- Born: Kenneth S. Greenberg Cleveland, Ohio
- Genres: Rock music, country music
- Occupation: Musician
- Instrument: Guitar
- Years active: 1984–present
- Website: kennygreenberg.com

= Kenny Greenberg =

American guitarist, songwriter, producer, and session musician

Kenneth S. Greenberg is an American guitarist, songwriter, producer, and session musician. He is known for bringing a rock-and-roll sensibility to Nashville recording sessions.

== Biography ==
Greenberg was born in Cleveland, Ohio but attended junior high and high school in Louisville, Kentucky. He moved to Nashville at age 21 to play guitar professionally, initially playing on demos and then in recording sessions. Tony Brown was instrumental in helping Greenberg break into production and session work.

Greenberg has worked with Taylor Swift, Amy Grant, Brooks & Dunn, Gretchen Wilson, Willie Nelson, Jewel, Wynonna Judd, Lee Ann Womack, Toby Keith, Trisha Yearwood, Montgomery Gentry, Peter Cetera, Faith Hill, Cyndi Lauper, and other artists. Greenberg has toured with Kenny Chesney, Faith Hill, and Bob Seger.

===Record production===
Greenberg produced albums for Pam Tillis (Thunder & Roses), The Mavericks (The Mavericks), Allison Moorer (The Hardest Part, Down to Believing), Joan Baez (Play Me Backwards), Eve Selis (See Me With You), Kayla Adams (Bad Decisions), and others. Greenberg produced and played guitar on Edwin McCain's Misguided Roses.

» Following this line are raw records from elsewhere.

[src/hw/rtl/bfsp_ram.sv]
// ============================================================================
// bfsp_ram: generic single-write, single-read RAM
// One write port, one read port, read data registered.
// ============================================================================
module bfsp_ram #(
    parameter int WIDTH = 8,
    parameter int DEPTH = 16
) (
    input  logic                                   clk,
    input  logic                                   we,
    input  logic [(DEPTH > 1 ? $clog2(DEPTH) : 1)-1:0] waddr,
    input  logic [WIDTH-1:0]                       wdata,
    input  logic [(DEPTH > 1 ? $clog2(DEPTH) : 1)-1:0] raddr,
    output logic [WIDTH-1:0]                       rdata
);
    logic [WIDTH-1:0] mem [DEPTH];
    logic [WIDTH-1:0] rdata_reg;

    always_ff @(posedge clk)
    begin
        if (we)
        begin
            mem[waddr] <= wdata;
        end
        rdata_reg <= mem[raddr];
    end

    assign rdata = rdata_reg;
endmodule

[config.mk]
export PLATFORM = sky130hd
export DESIGN_NAME = bfsp_ram
export DESIGN_NICKNAME = d
export VERILOG_FILES = /design/src/hw/rtl/bfsp_ram.sv
export SDC_FILE = /design/constraint.sdc
export NUM_CORES = 1
export LEC_CHECK = 0
export BUFFER_PORTS_ARGS = -buffer_cell sky130_fd_sc_hd__buf_2
export CAP_MARGIN = 10
export CELL_PAD_IN_SITES_DETAIL_PLACEMENT = 1
export CELL_PAD_IN_SITES_GLOBAL_PLACEMENT = 1
export CORE_ASPECT_RATIO = 1.2
export CORE_UTILIZATION = 45
export DETAILED_ROUTE_END_ITERATION = 8
export GPL_ROUTABILITY_DRIVEN = 0
export HOLD_SLACK_MARGIN = 0.03
export PLACE_DENSITY_LB_ADDON = 0.25
export SLEW_MARGIN = 5
export SYNTH_ARGS = -nofsm -noshare
export SYNTH_HDL_FRONTEND = slang
export SYNTH_SLANG_ARGS = --single-unit
[constraint.sdc]
create_clock -name clk -period 3.85 [get_ports clk]
set_input_delay 0.1925 -clock clk [delete_from_list [all_inputs] [get_ports clk]]
set_output_delay 0.1925 -clock clk [all_outputs]
set_load 0.02 [all_outputs]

Greenberg produced the song "A Soft Place to Fall" sung by Allison Moorer for the Robert Redford film The Horse Whisperer, and contributed instrumental music to the movie and soundtrack.

===Songwriting===
Greenberg has written songs for Amy Grant ("House of Love"), Ashley Cleveland ("The Power of Love"), and SheDaisy ("Little Good-Byes").

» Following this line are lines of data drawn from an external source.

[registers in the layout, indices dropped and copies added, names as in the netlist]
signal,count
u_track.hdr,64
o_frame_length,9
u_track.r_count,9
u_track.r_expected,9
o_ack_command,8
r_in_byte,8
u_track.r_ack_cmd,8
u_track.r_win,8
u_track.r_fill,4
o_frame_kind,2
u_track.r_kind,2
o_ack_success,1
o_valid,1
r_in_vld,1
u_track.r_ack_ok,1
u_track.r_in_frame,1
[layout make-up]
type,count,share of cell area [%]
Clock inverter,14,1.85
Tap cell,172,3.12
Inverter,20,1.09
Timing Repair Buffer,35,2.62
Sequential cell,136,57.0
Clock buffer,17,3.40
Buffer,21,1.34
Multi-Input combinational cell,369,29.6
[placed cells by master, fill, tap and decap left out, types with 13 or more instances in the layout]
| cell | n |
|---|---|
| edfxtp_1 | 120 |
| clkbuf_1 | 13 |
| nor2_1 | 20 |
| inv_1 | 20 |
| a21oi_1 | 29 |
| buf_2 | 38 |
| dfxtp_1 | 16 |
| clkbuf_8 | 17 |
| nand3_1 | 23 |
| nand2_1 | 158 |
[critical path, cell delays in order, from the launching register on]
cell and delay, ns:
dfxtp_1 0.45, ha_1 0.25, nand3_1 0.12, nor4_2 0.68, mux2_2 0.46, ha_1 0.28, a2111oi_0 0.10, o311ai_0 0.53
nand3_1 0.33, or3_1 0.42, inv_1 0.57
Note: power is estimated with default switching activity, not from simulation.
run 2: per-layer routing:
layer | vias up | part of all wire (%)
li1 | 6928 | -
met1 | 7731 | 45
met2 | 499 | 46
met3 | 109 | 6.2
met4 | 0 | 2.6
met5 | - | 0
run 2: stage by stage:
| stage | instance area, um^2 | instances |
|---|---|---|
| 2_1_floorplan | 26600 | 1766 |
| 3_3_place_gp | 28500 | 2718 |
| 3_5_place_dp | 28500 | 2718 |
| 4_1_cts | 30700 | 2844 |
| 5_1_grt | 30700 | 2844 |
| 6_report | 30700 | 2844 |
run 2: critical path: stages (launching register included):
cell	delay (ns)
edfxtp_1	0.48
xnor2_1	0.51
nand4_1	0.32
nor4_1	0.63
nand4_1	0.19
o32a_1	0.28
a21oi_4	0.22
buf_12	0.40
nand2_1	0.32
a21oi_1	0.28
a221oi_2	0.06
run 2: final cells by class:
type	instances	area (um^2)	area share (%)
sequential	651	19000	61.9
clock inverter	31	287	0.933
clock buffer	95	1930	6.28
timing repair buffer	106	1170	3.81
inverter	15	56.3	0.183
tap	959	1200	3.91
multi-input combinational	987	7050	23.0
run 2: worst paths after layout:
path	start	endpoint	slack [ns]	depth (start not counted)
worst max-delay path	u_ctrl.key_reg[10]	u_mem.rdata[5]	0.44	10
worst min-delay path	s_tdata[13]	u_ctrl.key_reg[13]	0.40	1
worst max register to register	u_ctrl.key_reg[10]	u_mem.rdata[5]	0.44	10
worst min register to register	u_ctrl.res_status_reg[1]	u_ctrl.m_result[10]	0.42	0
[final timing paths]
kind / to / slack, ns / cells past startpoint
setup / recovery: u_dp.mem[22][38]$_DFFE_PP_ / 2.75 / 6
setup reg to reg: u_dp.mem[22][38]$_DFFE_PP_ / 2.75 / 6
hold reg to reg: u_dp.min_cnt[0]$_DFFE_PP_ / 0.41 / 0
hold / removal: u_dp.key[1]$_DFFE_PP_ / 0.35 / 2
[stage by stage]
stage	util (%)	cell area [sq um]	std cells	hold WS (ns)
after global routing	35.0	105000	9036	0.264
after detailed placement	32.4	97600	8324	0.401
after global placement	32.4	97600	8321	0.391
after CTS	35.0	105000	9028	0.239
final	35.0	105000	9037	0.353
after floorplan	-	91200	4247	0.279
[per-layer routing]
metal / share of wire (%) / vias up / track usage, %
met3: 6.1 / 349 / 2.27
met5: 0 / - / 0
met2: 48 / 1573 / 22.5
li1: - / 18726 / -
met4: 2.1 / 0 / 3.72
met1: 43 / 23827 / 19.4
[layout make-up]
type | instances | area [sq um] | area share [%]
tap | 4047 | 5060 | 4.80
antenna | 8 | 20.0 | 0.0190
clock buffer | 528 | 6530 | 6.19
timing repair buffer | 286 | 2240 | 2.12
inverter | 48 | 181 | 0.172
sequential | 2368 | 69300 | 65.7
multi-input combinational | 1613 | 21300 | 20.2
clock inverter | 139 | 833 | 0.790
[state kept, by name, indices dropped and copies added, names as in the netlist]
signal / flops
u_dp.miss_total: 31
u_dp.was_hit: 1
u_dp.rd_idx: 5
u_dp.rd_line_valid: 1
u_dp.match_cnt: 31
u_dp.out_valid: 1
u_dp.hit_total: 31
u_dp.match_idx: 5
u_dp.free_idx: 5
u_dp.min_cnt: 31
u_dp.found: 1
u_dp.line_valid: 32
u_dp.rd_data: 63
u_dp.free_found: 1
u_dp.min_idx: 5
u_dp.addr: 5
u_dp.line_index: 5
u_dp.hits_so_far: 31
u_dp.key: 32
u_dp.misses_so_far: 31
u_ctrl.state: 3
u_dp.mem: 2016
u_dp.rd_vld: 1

Greenberg wrote and produced instrumental music for VH1's Behind the Music, Beverly Hills, 90210, Baywatch, Fox Sports, NBC Sports, and Entertainment Tonight.

===Awards===
Greenberg won the Academy of Country Music award for Guitarist of the Year for 2012.

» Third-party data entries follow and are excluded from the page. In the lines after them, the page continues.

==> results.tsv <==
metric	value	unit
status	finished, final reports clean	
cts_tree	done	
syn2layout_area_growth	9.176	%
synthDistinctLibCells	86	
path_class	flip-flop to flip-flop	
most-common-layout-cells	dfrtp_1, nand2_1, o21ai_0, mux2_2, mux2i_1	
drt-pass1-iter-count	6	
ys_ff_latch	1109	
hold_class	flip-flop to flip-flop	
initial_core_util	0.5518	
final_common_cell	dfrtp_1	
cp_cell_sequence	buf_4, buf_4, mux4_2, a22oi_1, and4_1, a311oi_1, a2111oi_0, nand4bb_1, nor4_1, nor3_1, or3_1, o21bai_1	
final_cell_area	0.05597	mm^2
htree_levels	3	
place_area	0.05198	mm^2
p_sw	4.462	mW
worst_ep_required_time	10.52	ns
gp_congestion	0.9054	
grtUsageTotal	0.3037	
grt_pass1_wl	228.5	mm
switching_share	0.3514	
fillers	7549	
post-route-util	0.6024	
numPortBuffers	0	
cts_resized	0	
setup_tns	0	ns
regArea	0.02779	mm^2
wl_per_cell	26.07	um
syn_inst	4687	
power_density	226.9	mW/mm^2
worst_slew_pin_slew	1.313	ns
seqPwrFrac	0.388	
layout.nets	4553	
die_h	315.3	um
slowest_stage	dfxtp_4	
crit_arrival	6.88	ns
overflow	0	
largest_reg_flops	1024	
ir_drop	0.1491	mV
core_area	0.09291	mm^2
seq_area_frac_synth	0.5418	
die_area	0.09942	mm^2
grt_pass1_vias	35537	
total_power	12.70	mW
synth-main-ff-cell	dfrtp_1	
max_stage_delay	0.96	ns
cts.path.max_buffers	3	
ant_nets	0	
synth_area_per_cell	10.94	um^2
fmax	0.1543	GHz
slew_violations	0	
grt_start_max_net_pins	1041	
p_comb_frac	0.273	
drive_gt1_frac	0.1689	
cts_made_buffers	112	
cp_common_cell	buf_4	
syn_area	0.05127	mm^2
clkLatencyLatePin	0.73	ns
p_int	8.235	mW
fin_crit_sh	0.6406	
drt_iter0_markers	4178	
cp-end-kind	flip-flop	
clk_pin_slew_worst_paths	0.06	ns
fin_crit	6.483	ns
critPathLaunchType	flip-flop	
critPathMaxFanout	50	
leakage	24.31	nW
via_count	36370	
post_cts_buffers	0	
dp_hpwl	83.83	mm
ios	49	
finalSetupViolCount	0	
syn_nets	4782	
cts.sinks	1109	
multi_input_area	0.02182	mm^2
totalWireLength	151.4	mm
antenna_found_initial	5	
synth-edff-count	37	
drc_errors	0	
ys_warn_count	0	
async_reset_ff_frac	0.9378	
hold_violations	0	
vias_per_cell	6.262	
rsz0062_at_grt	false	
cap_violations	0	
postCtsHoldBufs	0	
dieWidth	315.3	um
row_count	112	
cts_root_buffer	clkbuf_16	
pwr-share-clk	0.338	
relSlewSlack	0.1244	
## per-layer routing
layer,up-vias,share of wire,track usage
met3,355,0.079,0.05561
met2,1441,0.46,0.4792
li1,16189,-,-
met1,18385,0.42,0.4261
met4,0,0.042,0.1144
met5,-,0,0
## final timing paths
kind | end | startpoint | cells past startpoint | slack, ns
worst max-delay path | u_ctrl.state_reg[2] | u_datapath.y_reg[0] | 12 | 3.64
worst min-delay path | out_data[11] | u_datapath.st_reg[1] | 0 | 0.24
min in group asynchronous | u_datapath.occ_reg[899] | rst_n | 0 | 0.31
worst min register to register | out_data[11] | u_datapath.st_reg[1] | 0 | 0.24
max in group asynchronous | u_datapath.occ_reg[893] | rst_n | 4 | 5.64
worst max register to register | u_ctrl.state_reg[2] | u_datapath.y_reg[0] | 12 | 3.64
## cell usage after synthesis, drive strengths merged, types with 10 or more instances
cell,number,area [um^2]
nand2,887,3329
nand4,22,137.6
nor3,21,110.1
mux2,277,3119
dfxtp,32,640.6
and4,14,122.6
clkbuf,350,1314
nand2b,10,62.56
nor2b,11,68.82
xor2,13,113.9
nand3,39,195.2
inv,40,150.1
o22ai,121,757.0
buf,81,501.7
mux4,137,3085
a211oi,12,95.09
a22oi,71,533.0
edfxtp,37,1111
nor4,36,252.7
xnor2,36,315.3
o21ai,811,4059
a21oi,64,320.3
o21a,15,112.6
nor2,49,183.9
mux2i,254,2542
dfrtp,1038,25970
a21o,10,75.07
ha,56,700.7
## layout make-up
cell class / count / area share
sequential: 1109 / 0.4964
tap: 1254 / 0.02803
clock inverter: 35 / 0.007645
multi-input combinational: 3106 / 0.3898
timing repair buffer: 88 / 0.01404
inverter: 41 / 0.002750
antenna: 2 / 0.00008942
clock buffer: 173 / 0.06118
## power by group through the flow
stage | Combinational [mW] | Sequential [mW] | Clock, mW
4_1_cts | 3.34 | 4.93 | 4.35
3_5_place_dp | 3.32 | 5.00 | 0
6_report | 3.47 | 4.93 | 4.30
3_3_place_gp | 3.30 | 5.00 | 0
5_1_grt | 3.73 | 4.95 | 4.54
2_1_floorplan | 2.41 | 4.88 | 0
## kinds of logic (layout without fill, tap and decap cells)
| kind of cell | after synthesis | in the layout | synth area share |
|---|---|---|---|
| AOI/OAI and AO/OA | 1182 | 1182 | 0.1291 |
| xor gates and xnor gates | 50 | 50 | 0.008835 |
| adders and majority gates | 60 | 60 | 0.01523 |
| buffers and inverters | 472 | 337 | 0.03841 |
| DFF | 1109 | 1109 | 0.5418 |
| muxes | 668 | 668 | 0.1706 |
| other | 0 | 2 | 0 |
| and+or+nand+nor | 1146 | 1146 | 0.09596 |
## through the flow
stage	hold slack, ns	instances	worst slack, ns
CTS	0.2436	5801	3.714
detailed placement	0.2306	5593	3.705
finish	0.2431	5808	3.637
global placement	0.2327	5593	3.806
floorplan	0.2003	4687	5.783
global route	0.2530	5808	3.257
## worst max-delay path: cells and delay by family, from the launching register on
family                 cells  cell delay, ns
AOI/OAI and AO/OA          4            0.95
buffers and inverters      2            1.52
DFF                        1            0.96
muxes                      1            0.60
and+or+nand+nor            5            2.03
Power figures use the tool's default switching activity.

In 2007, Greenberg won a Grammy Award for Best Rock or Rap Gospel Album for his production on Ashley Cleveland's album Before the Daylight's Shot.

===Personal life===
Greenberg lives in Nashville with his wife Ashley Cleveland. He maintains his home studio Ken's Gold Club.

== Discography ==

===As composer===
- 1994: Amy Grant - House of Love (A&M) - track 4, "House of Love" (co-written with Greg Barnhill and Wally Wilson)
- 1999: SHeDAISY - The Whole SHeBANG (Lyric Street) - track 1, "Little Good-Byes" (co-written with Kristyn Osborn and Jason Deere)
- 2015: Allison Moorer - Down to Believing (Proper) - track 5, "Tear Me Apart" (co-written with Allison Moorer)

===As producer===
- 1992: Joan Baez - Play Me Backwards (Virgin)
- 1995: Ashley Cleveland - Lesson of Love (Reunion)
- 1997: Joan Baez - Gone from Danger (Guardian)
- 1997: Edwin McCain - Misguided Roses (Atlantic)
- 1998: Allison Moorer - Alabama Song (MCA)
- 2000: Allison Moorer - The Hardest Part (MCA)
- 2001: Llama - Close to the Silence (MCA)
- 2001: Pam Tillis - Thunder & Roses (Arista Nashville)
- 2002: Ashley Cleveland - Second Skin (204 Records)
- 2003: The Mavericks - The Mavericks (Sanctuary)
- 2005: Ashley Cleveland - Men and Angels Say (Rambler)
- 2009: Ashley Cleveland - God Don't Never Change (E1)
- 2015: Ashley Gearing - Ashley Gearing EP (Curb)
- 2015: Allison Moorer - Down to Believing (Proper)
- 2016: Eve Selis - See Me With Your Heart (Hippie Chick Twang)
- 2017: Josh Turner - Deep South (Hump Head / MCA)
- 2018: Josh Turner - I Serve a Savior (MCA)

===Also appears on===
====1984–1989====
- 1984: David Olney and the X-Rays - Customized (Boulevard)
- 1985: Black Tie - When the Night Falls (Bench)
- 1986: John Cowan - Soul'd Out! (Sugar Hill) as Johnny "C"
- 1987: Tom Kimmel - 5 To 1 (Mercury)
- 1987: Jo-El Sonnier - Come on Joe (RCA)
- 1987: Wendy Waldman - Letters Home (Cypress)
- 1988: Etta James - Seven Year Itch (Island)
- 1989: The Snakes - Snakes (Curb)

====1990–1999====
- 1990: Bruce Carroll - The Great Exchange (Word)
- 1991: Ashley Cleveland - Big Town (Atlantic)
- 1991: Feargal Sharkey - Songs from the Mardi Gras (Virgin)
- 1991: Jo-El Sonnier - Tears of Joy (Capitol Nashville)
- 1991: Henry Lee Summer - Way Past Midnight (Epic)
- 1993: Ashley Cleveland - Bus Named Desire (Reunion)
- 1993: Beth Nielsen Chapman - You Hold the Key (Reprise)
- 1993: October Project - October Project (Epic)
- 1993: Ronna Reeves - What Comes Naturally (Mercury)
- 1994: Al Kooper - Rekooperation (Limelight)
- 1994: Charlie Peacock - Everything That's on My Mind (Sparrow)
- 1996: Steven Curtis Chapman - Signs of Life (Sparrow)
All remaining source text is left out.